<file path="src/rtl/act_slot_scheduler_if.sv">
// act_slot_scheduler_if: request, tFAW-block and issued-command bundle for act_slot_scheduler.
// master: bank-machine / tracker side (drives requests and faw_block).
// slave: the scheduler.
// Ports:
//   i_req_valid/i_req_rnk/i_req_bank/o_req_ready  request handshake.
//   i_faw_block                                    packed per-rank tFAW wait.
//   o_cmd0_* / o_cmd1_*                            sub-slot 0/1 command.
//   o_fifo_count                                   occupancy.
//   o_stall_cnt                                    present only with ACT_STALL_CNT_EN.
// Command encodings normally come from global.svh; the guarded fallbacks keep this bundle standalone.
`ifndef ACT
`define ACT 3'b011
`endif
`ifndef NOP
`define NOP 3'b111
`endif

interface act_slot_scheduler_if #(
  parameter int CMD_TYPE_WIDTH = 3,
  parameter int RNK_SEL_WIDTH  = 1,
  parameter int NUM_RNK        = 2**RNK_SEL_WIDTH,
  parameter int BANK_WIDTH     = 4,
  parameter int TIME_WIDTH     = 6,
  parameter int FIFO_DEPTH     = 4
);
  logic                              i_req_valid;
  logic [RNK_SEL_WIDTH-1:0]          i_req_rnk;
  logic [BANK_WIDTH-1:0]             i_req_bank;
  logic                              o_req_ready;
  logic [NUM_RNK*TIME_WIDTH-1:0]     i_faw_block;
  logic [CMD_TYPE_WIDTH-1:0]         o_cmd0_type;
  logic [RNK_SEL_WIDTH-1:0]          o_cmd0_rnk;
  logic [BANK_WIDTH-1:0]             o_cmd0_bank;
  logic [CMD_TYPE_WIDTH-1:0]         o_cmd1_type;
  logic [RNK_SEL_WIDTH-1:0]          o_cmd1_rnk;
  logic [BANK_WIDTH-1:0]             o_cmd1_bank;
  logic [$clog2(FIFO_DEPTH):0]       o_fifo_count;
`ifdef ACT_STALL_CNT_EN
  logic [15:0]                       o_stall_cnt;
`endif

  modport master (
    output i_req_valid, i_req_rnk, i_req_bank, i_faw_block,
    input  o_req_ready, o_cmd0_type, o_cmd0_rnk, o_cmd0_bank,
    input  o_cmd1_type, o_cmd1_rnk, o_cmd1_bank, o_fifo_count
`ifdef ACT_STALL_CNT_EN
    , input o_stall_cnt
`endif
  );

  modport slave (
    input  i_req_valid, i_req_rnk, i_req_bank, i_faw_block,
    output o_req_ready, o_cmd0_type, o_cmd0_rnk, o_cmd0_bank,
    output o_cmd1_type, o_cmd1_rnk, o_cmd1_bank, o_fifo_count
`ifdef ACT_STALL_CNT_EN
    , output o_stall_cnt
`endif
  );
endinterface

</file>
<file path="src/rtl/act_slot_scheduler.sv">
// Purpose: in-order ACT request FIFO placing up to two ACTs per i_clk into sub-slots 0 (offset 0) and 1 (offset 2).
// Latency: issue outputs are combinational from FIFO head, tRRD state and i_faw_block; a push is eligible next cycle.
// Backpressure: o_req_ready drops when the FIFO is full (registered count only); a blocked head stalls everything behind it.
// Ports:
//   i_clk, i_rstn        clock; synchronous active-low reset.
//   bus (slave modport)  request handshake, per-rank faw_block, two command sub-slots, fifo count.
// Optional: define ACT_STALL_CNT_EN to add the saturating 16-bit o_stall_cnt on the bus.
`ifndef ACT
`define ACT 3'b011
`endif
`ifndef NOP
`define NOP 3'b111
`endif

module act_slot_scheduler #(
  parameter int CMD_TYPE_WIDTH = 3,
  parameter int RNK_SEL_WIDTH  = 1,
  parameter int NUM_RNK        = 2**RNK_SEL_WIDTH,
  parameter int BANK_WIDTH     = 4,
  parameter int TIME_WIDTH     = 6,
  parameter int T_RRD          = 4,
  parameter int FIFO_DEPTH     = 4
) (
  input  logic                i_clk,
  input  logic                i_rstn,
  act_slot_scheduler_if.slave bus
);

  localparam int PW = $clog2(FIFO_DEPTH);
  localparam int CW = PW + 1;
  localparam int XW = TIME_WIDTH + 1;
  localparam logic [CMD_TYPE_WIDTH-1:0] CMD_ACT = CMD_TYPE_WIDTH'(`ACT);
  localparam logic [CMD_TYPE_WIDTH-1:0] CMD_NOP = CMD_TYPE_WIDTH'(`NOP);

  // Request storage
  logic [RNK_SEL_WIDTH-1:0] r_mem_rnk  [FIFO_DEPTH];
  logic [BANK_WIDTH-1:0]    r_mem_bank [FIFO_DEPTH];
  logic [PW-1:0]            r_rd_ptr;
  logic [PW-1:0]            r_wr_ptr;
  logic [CW-1:0]            r_count;

  // Remaining sub-cycles, measured from sub-slot 0 of the current cycle, until rank r is tRRD-legal
  logic [TIME_WIDTH-1:0]    r_rrd_rem [NUM_RNK];

  logic                     w_ready;
  logic                     w_push;
  logic [1:0]               w_pop;
  logic [PW-1:0]            w_rd_ptr1;
  logic                     w_h_vld;
  logic                     w_s_vld;
  logic [RNK_SEL_WIDTH-1:0] w_h_rnk;
  logic [BANK_WIDTH-1:0]    w_h_bank;
  logic [RNK_SEL_WIDTH-1:0] w_s_rnk;
  logic [BANK_WIDTH-1:0]    w_s_bank;
  logic [TIME_WIDTH-1:0]    w_faw [NUM_RNK];
  logic [NUM_RNK-1:0]       w_ok0;
  logic [NUM_RNK-1:0]       w_ok1;
  logic                     w_iss0;
  logic                     w_iss1;
  logic [RNK_SEL_WIDTH-1:0] w_iss1_rnk;
  logic [BANK_WIDTH-1:0]    w_iss1_bank;
  logic [XW-1:0]            w_rrd_base [NUM_RNK];
  logic [TIME_WIDTH-1:0]    w_rrd_nxt  [NUM_RNK];

  assign w_ready   = (r_count != CW'(FIFO_DEPTH));
  assign w_push    = bus.i_req_valid && w_ready;
  assign w_rd_ptr1 = r_rd_ptr + PW'(1);
  assign w_h_vld   = (r_count != '0);
  assign w_s_vld   = (r_count >= CW'(2));
  assign w_h_rnk   = r_mem_rnk[r_rd_ptr];
  assign w_h_bank  = r_mem_bank[r_rd_ptr];
  assign w_s_rnk   = r_mem_rnk[w_rd_ptr1];
  assign w_s_bank  = r_mem_bank[w_rd_ptr1];

  // Offset-0 needs both constraints already met; offset-2 tolerates up to 2 sub-cycles of wait.
  always_comb begin
    for (int r = 0; r < NUM_RNK; r++) begin
      w_faw[r] = bus.i_faw_block[r*TIME_WIDTH +: TIME_WIDTH];
      w_ok0[r] = (r_rrd_rem[r] == '0) && (w_faw[r] == '0);
      w_ok1[r] = (r_rrd_rem[r] <= TIME_WIDTH'(2)) && (w_faw[r] <= TIME_WIDTH'(2));
    end
  end

  // In-order placement: the second entry may only ride along when the head takes sub-slot 0,
  // and only on a different rank so a rank never sees two ACTs in one cycle.
  always_comb begin
    w_iss0      = 1'b0;
    w_iss1      = 1'b0;
    w_iss1_rnk  = w_h_rnk;
    w_iss1_bank = w_h_bank;
    w_pop       = 2'd0;
    if (i_rstn && w_h_vld) begin
      if (w_ok0[w_h_rnk]) begin
        w_iss0 = 1'b1;
        w_pop  = 2'd1;
        if (w_s_vld && (w_s_rnk != w_h_rnk) && w_ok1[w_s_rnk]) begin
          w_iss1      = 1'b1;
          w_iss1_rnk  = w_s_rnk;
          w_iss1_bank = w_s_bank;
          w_pop       = 2'd2;
        end
      end else if (w_ok1[w_h_rnk]) begin
        w_iss1 = 1'b1;
        w_pop  = 2'd1;
      end
    end
  end

  assign bus.o_req_ready  = w_ready;
  assign bus.o_fifo_count = r_count;
  assign bus.o_cmd0_type  = w_iss0 ? CMD_ACT : CMD_NOP;
  assign bus.o_cmd0_rnk   = w_iss0 ? w_h_rnk : '0;
  assign bus.o_cmd0_bank  = w_iss0 ? w_h_bank : '0;
  assign bus.o_cmd1_type  = w_iss1 ? CMD_ACT : CMD_NOP;
  assign bus.o_cmd1_rnk   = w_iss1 ? w_iss1_rnk : '0;
  assign bus.o_cmd1_bank  = w_iss1 ? w_iss1_bank : '0;

  // An ACT at offset o leaves T_RRD+o-4 for the next cycle; otherwise a cycle burns 4 sub-cycles.
  // Sum is one bit wider so T_RRD+2 cannot wrap before the saturating subtract.
  always_comb begin
    for (int r = 0; r < NUM_RNK; r++) begin
      if (w_iss0 && (w_h_rnk == RNK_SEL_WIDTH'(r))) begin
        w_rrd_base[r] = XW'(T_RRD);
      end else if (w_iss1 && (w_iss1_rnk == RNK_SEL_WIDTH'(r))) begin
        w_rrd_base[r] = XW'(T_RRD + 2);
      end else begin
        w_rrd_base[r] = {1'b0, r_rrd_rem[r]};
      end
      w_rrd_nxt[r] = (w_rrd_base[r] >= XW'(4)) ? TIME_WIDTH'(w_rrd_base[r] - XW'(4)) : '0;
    end
  end

  always_ff @(posedge i_clk) begin
    if (!i_rstn) begin
      r_rd_ptr <= '0;
      r_wr_ptr <= '0;
      r_count  <= '0;
      for (int r = 0; r < NUM_RNK; r++) begin
        r_rrd_rem[r] <= '0;
      end
    end else begin
      if (w_push) begin
        r_wr_ptr <= r_wr_ptr + PW'(1);
      end
      r_rd_ptr <= r_rd_ptr + PW'(w_pop);
      r_count  <= r_count + CW'(w_push) - CW'(w_pop);
      for (int r = 0; r < NUM_RNK; r++) begin
        r_rrd_rem[r] <= w_rrd_nxt[r];
      end
    end
  end

  // Payload storage needs no reset: occupancy alone decides what is valid.
  always_ff @(posedge i_clk) begin
    if (i_rstn && w_push) begin
      r_mem_rnk[r_wr_ptr]  <= bus.i_req_rnk;
      r_mem_bank[r_wr_ptr] <= bus.i_req_bank;
    end
  end

`ifdef ACT_STALL_CNT_EN
  logic [15:0] r_stall_cnt;

  always_ff @(posedge i_clk) begin
    if (!i_rstn) begin
      r_stall_cnt <= '0;
    end else if (w_h_vld && !w_iss0 && !w_iss1 && (r_stall_cnt != 16'hFFFF)) begin
      r_stall_cnt <= r_stall_cnt + 16'd1;
    end
  end

  assign bus.o_stall_cnt = r_stall_cnt;
`endif

endmodule
</file>
<file path="src/flat_wrapper.sv">
// flat-port wrapper written by rule: the top's interface ports become plain ports
module act_slot_scheduler_flat 
#(
  parameter int CMD_TYPE_WIDTH = 3,
  parameter int RNK_SEL_WIDTH  = 1,
  parameter int NUM_RNK        = 2**RNK_SEL_WIDTH,
  parameter int BANK_WIDTH     = 4,
  parameter int TIME_WIDTH     = 6,
  parameter int T_RRD          = 4,
  parameter int FIFO_DEPTH     = 4
)
  (i_clk, i_rstn, bus_i_req_valid, bus_i_req_rnk, bus_i_req_bank, bus_i_faw_block, bus_o_req_ready, bus_o_cmd0_type, bus_o_cmd0_rnk, bus_o_cmd0_bank, bus_o_cmd1_type, bus_o_cmd1_rnk, bus_o_cmd1_bank, bus_o_fifo_count);
  act_slot_scheduler_if #(.CMD_TYPE_WIDTH(CMD_TYPE_WIDTH), .RNK_SEL_WIDTH(RNK_SEL_WIDTH), .NUM_RNK(NUM_RNK), .BANK_WIDTH(BANK_WIDTH), .TIME_WIDTH(TIME_WIDTH), .FIFO_DEPTH(FIFO_DEPTH)) bus_i ();
  input  logic i_clk;
  input  logic i_rstn;
  input wire logic [$bits(bus_i.i_req_valid)-1:0] bus_i_req_valid;
  input wire logic [$bits(bus_i.i_req_rnk)-1:0] bus_i_req_rnk;
  input wire logic [$bits(bus_i.i_req_bank)-1:0] bus_i_req_bank;
  input wire logic [$bits(bus_i.i_faw_block)-1:0] bus_i_faw_block;
  output wire logic [$bits(bus_i.o_req_ready)-1:0] bus_o_req_ready;
  output wire logic [$bits(bus_i.o_cmd0_type)-1:0] bus_o_cmd0_type;
  output wire logic [$bits(bus_i.o_cmd0_rnk)-1:0] bus_o_cmd0_rnk;
  output wire logic [$bits(bus_i.o_cmd0_bank)-1:0] bus_o_cmd0_bank;
  output wire logic [$bits(bus_i.o_cmd1_type)-1:0] bus_o_cmd1_type;
  output wire logic [$bits(bus_i.o_cmd1_rnk)-1:0] bus_o_cmd1_rnk;
  output wire logic [$bits(bus_i.o_cmd1_bank)-1:0] bus_o_cmd1_bank;
  output wire logic [$bits(bus_i.o_fifo_count)-1:0] bus_o_fifo_count;
  assign bus_i.i_req_valid = bus_i_req_valid;
  assign bus_i.i_req_rnk = bus_i_req_rnk;
  assign bus_i.i_req_bank = bus_i_req_bank;
  assign bus_i.i_faw_block = bus_i_faw_block;
  assign bus_o_req_ready = bus_i.o_req_ready;
  assign bus_o_cmd0_type = bus_i.o_cmd0_type;
  assign bus_o_cmd0_rnk = bus_i.o_cmd0_rnk;
  assign bus_o_cmd0_bank = bus_i.o_cmd0_bank;
  assign bus_o_cmd1_type = bus_i.o_cmd1_type;
  assign bus_o_cmd1_rnk = bus_i.o_cmd1_rnk;
  assign bus_o_cmd1_bank = bus_i.o_cmd1_bank;
  assign bus_o_fifo_count = bus_i.o_fifo_count;
  act_slot_scheduler #(.CMD_TYPE_WIDTH(CMD_TYPE_WIDTH), .RNK_SEL_WIDTH(RNK_SEL_WIDTH), .NUM_RNK(NUM_RNK), .BANK_WIDTH(BANK_WIDTH), .TIME_WIDTH(TIME_WIDTH), .T_RRD(T_RRD), .FIFO_DEPTH(FIFO_DEPTH)) u_core (.i_clk(i_clk), .i_rstn(i_rstn), .bus(bus_i));
endmodule
</file>
<file path="config.mk">
export PLATFORM = sky130hd
export DESIGN_NAME = act_slot_scheduler_flat
export DESIGN_NICKNAME = d
export VERILOG_FILES = /design/src/rtl/act_slot_scheduler_if.sv /design/src/rtl/act_slot_scheduler.sv /design/src/flat_wrapper.sv
export SDC_FILE = /design/constraint.sdc
export NUM_CORES = 1
export LEC_CHECK = 0
export CAP_MARGIN = 20
export CORE_MARGIN = 3
export CORE_UTILIZATION = 45
export CTS_CLUSTER_DIAMETER = 200
export DETAILED_ROUTE_END_ITERATION = 16
export PLACE_DENSITY = 0.7
export SLEW_MARGIN = 20
export SYNTH_ARGS = -nofsm -noshare
export SYNTH_HDL_FRONTEND = slang
export SYNTH_SLANG_ARGS = --single-unit
</file>
<file path="constraint.sdc">
create_clock -name i_clk -period 7.5 [get_ports i_clk]
set_input_delay 1.5 -clock i_clk [delete_from_list [all_inputs] [get_ports i_clk]]
set_output_delay 1.5 -clock i_clk [all_outputs]
set_load 0.02 [all_outputs]
</file>
==> flow_metrics.env <==
export IMPL_status="completed"
export IMPL_synth_seq_cells=39
export IMPL_firstDrtPassIters=4
export IMPL_h_tree_depth=2
export IMPL_irDropWorstVdd_mv=0.158
export IMPL_drtAntennaViolNets=0
export IMPL_max_cap_viol_count=0
export IMPL_cts_buffer_depth=2
export IMPL_final_util=0.591
export IMPL_globalRouteOverflowTotal=0
export IMPL_drive_above_1_share=0.0772
export IMPL_clkTransAtPathRegs_ns=0.08
export IMPL_clock_sinks=39
export IMPL_dp_hpwl_um=3200
export IMPL_timing_fmax_ghz=0.168
export IMPL_p_leak_nw=0.995
export IMPL_p_switching_mw=0.219
export IMPL_layout_setup_ws_ns=1.55
export IMPL_clockRootBuffer="clkbuf_8"
export IMPL_yosysTopAreaCell="edfxtp_1"
export IMPL_fillers=392
export IMPL_r2r_cells=12
export IMPL_synth_edf_count=20
export IMPL_crit_path_max_fanout=7
export IMPL_syn_area_um2=2200
export IMPL_startpoint_type="input port"
export IMPL_crit_type="input port to primary output"
export IMPL_avgSynthCellArea_um2=10.4
export IMPL_grt_pass1_vias=1571
export IMPL_via_per_inst=5.23
export IMPL_core_area_um2=4530
export IMPL_die_h_um=76.0
export IMPL_dpl_cell_area_um2=2580
export IMPL_fin_tns_setup_ns=0
export IMPL_num_vias=1627
export IMPL_clock_latency_ns=0.29
export IMPL_synth_main_ff_cell="edfxtp_1"
export IMPL_layout_min_cycle_time_ns=5.95
export IMPL_placedCellCount=303
export IMPL_crit_path_cell_trace="clkdlybuf4s50_1 > nor4_2 > nand4_1 > o22a_1 > nor3_4 > inv_2 > a2111oi_0 > a2111oi_0 > clkdlybuf4s50_1"
export IMPL_rsz0062_at_grt="no"
export IMPL_pre_cts_ws_ns=1.58
export IMPL_setup_viol=0
export IMPL_first_iter_violations=95
export IMPL_swShare=0.341
export IMPL_clkPwrFrac=0.222
export IMPL_crit_path_end_kind="primary output"
export IMPL_required_ns=6.00
export IMPL_fin_crit_sh=0.793
export IMPL_relSlewSlack=0.487
export IMPL_slowest_stage="clkdlybuf4s50_1"
export IMPL_yosys_warnings=0
export IMPL_cts_resized=0
export IMPL_crit_arrival_ns=4.45
export IMPL_worst_pin_slew_ns=0.768
export IMPL_num_io_pins=40
export IMPL_grtUsageTotal=0.152
export IMPL_synthCells=212
export IMPL_drv_slew=0
export IMPL_p_int_mw=0.424
export IMPL_routabilityCongestion=0.819
export IMPL_crit_path_max_incr_delay_ns=0.57
export IMPL_post_route_cell_area_um2=2680
export IMPL_clock_skew_ns=0.00472
export IMPL_dieArea_um2=5770
export IMPL_synth_distinct_cells=49
export IMPL_io_buffer_count=35
export IMPL_area_delta_synth_final_pct=21.5
export IMPL_grt_max_degree=20
export IMPL_post_cts_buffers=0
export IMPL_start_util=0.486
export IMPL_finalHoldViolations=0
export IMPL_async_flop_share=0
export IMPL_hold_path_depth=1
export IMPL_p_per_area_nw_per_um2=240
export IMPL_hold_slack_ns=0.511
export IMPL_diodes=0
export IMPL_layoutNonFillerInstCount=311
export IMPL_die_w_um=76.0
export IMPL_wl_per_cell_um=13.5
export IMPL_combinationalPowerShare=0.320
export IMPL_yosysMostFrequentCell="edfxtp_1"
export IMPL_cts_hold_buf=0
export IMPL_r2r_setup_slack_ns=3.88
export IMPL_yosysTopAreaCellShare=0.273
export IMPL_hold_path_class="flip-flop to flip-flop"
export IMPL_rows=24
export IMPL_drc=0
export IMPL_cts_tree="built"
export IMPL_nNetsFinal=278
export IMPL_synth_seq_area_share=0.445
export IMPL_numCtsBuffers=5
export IMPL_grt_pass1_wl_um=7280
export IMPL_p_seq_frac=0.458
export IMPL_wl_um=4200
export IMPL_antenna_found_initial=0
export IMPL_finalPower_mw=0.644
export IMPL_synth_common_cells="20 x edfxtp_1, 19 x dfxtp_1, 18 x nor2_1"
export IMPL_synth_area_leaders="edfxtp_1 27%, dfxtp_1 17%, ha_1 6.8%"
worst max-delay path: cells and delay by family:
family	cells	cell delay [ns]
AO/OA/AOI/OAI	3	0.91
buffers and inverters	3	1.09
AND/OR/NAND/NOR	3	0.94
flip-flops by register name, summed over array words and instances, names as in the netlist:
name and cells:
u_core.r_rd_ptr 2, u_core.r_mem_rnk 4, u_core.r_wr_ptr 2, u_core.bus.o_fifo_count 3, u_core.r_mem_bank 16, u_core.r_rrd_rem 12
routing by layer:
layer,vias up,GRT usage,wire [um]
li1,826,-,-
met1,751,0.190,1920
met2,43,0.251,1950
met3,7,0.0532,264
met4,0,0.0399,60
met5,-,0,0
power by group through the flow:
stage | clock, mW | combinational [mW] | sequential [mW]
2_1_floorplan | 0 | 0.153 | 0.293
4_1_cts | 0.149 | 0.208 | 0.294
3_3_place_gp | 0 | 0.205 | 0.298
3_5_place_dp | 0 | 0.207 | 0.299
6_report | 0.143 | 0.206 | 0.295
5_1_grt | 0.159 | 0.235 | 0.301
final timing paths:
| check | from | endpoint |
|---|---|---|
| hold reg to reg | u_core.r_rrd_rem[0][6] | u_core.r_rrd_rem[0][6] |
| setup / recovery | bus_i_faw_block[2] | bus_o_cmd1_bank[0] |
| hold / removal | u_core.r_rrd_rem[0][6] | u_core.r_rrd_rem[0][6] |
| setup reg to reg | u_core.r_rd_ptr[1] | u_core.bus.o_fifo_count[2] |
cell type report:
cell class	instances	area, um2	area share
clock buffer	5	68.8	0.0257
sequential	39	981	0.366
clock inverter	3	23.8	0.00888
tap	65	81.3	0.0304
multi-input combinational	150	1120	0.418
inverter	14	52.6	0.0196
timing repair buffer	35	350	0.131
cells by family (layout without fill, tap and decap cells):
kind of cell	count (synthesis)	count (layout)	share of synthesized area
AO/OA/AOI/OAI	32	32	0.103
XOR/XNOR	7	7	0.0278
adder cells (fa/ha/maj)	13	13	0.0772
buffers and inverters	26	57	0.0517
flip-flops	39	39	0.445
multiplexers	14	14	0.0789
other	1	4	0.00170
AND/OR/NAND/NOR	80	80	0.215
layout by cell type, fill, tap and decap left out, types with 2 or more instances in the layout:
cell / n
nor4_2: 2
nand2b_1: 4
or3_1: 2
xnor2_1: 6
a211o_1: 2
nand2_1: 11
a22oi_1: 3
clkdlybuf4s50_1: 35
ha_1: 12
and2_1: 10
nor4_1: 5
and3_1: 5
nor3_1: 5
conb_1: 4
dfxtp_1: 19
a21oi_1: 6
nor2_1: 18
clkbuf_8: 5
clkinvlp_4: 2
edfxtp_1: 20
a211oi_1: 5
a2111oi_0: 4
nand3_1: 3
o21ai_0: 4
mux2_2: 4
mux2i_1: 8
nor2b_1: 6
nor3b_1: 3
inv_1: 13
(Power assumes the default switching activity.)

========================================================================

Assignment: Read the entries above and find each line holding the word "slots". Copy it out.

Completed exercise:
// Purpose: in-order ACT request FIFO placing up to two ACTs per i_clk into sub-slots 0 (offset 0) and 1 (offset 2).
//   bus (slave modport)  request handshake, per-rank faw_block, two command sub-slots, fifo count.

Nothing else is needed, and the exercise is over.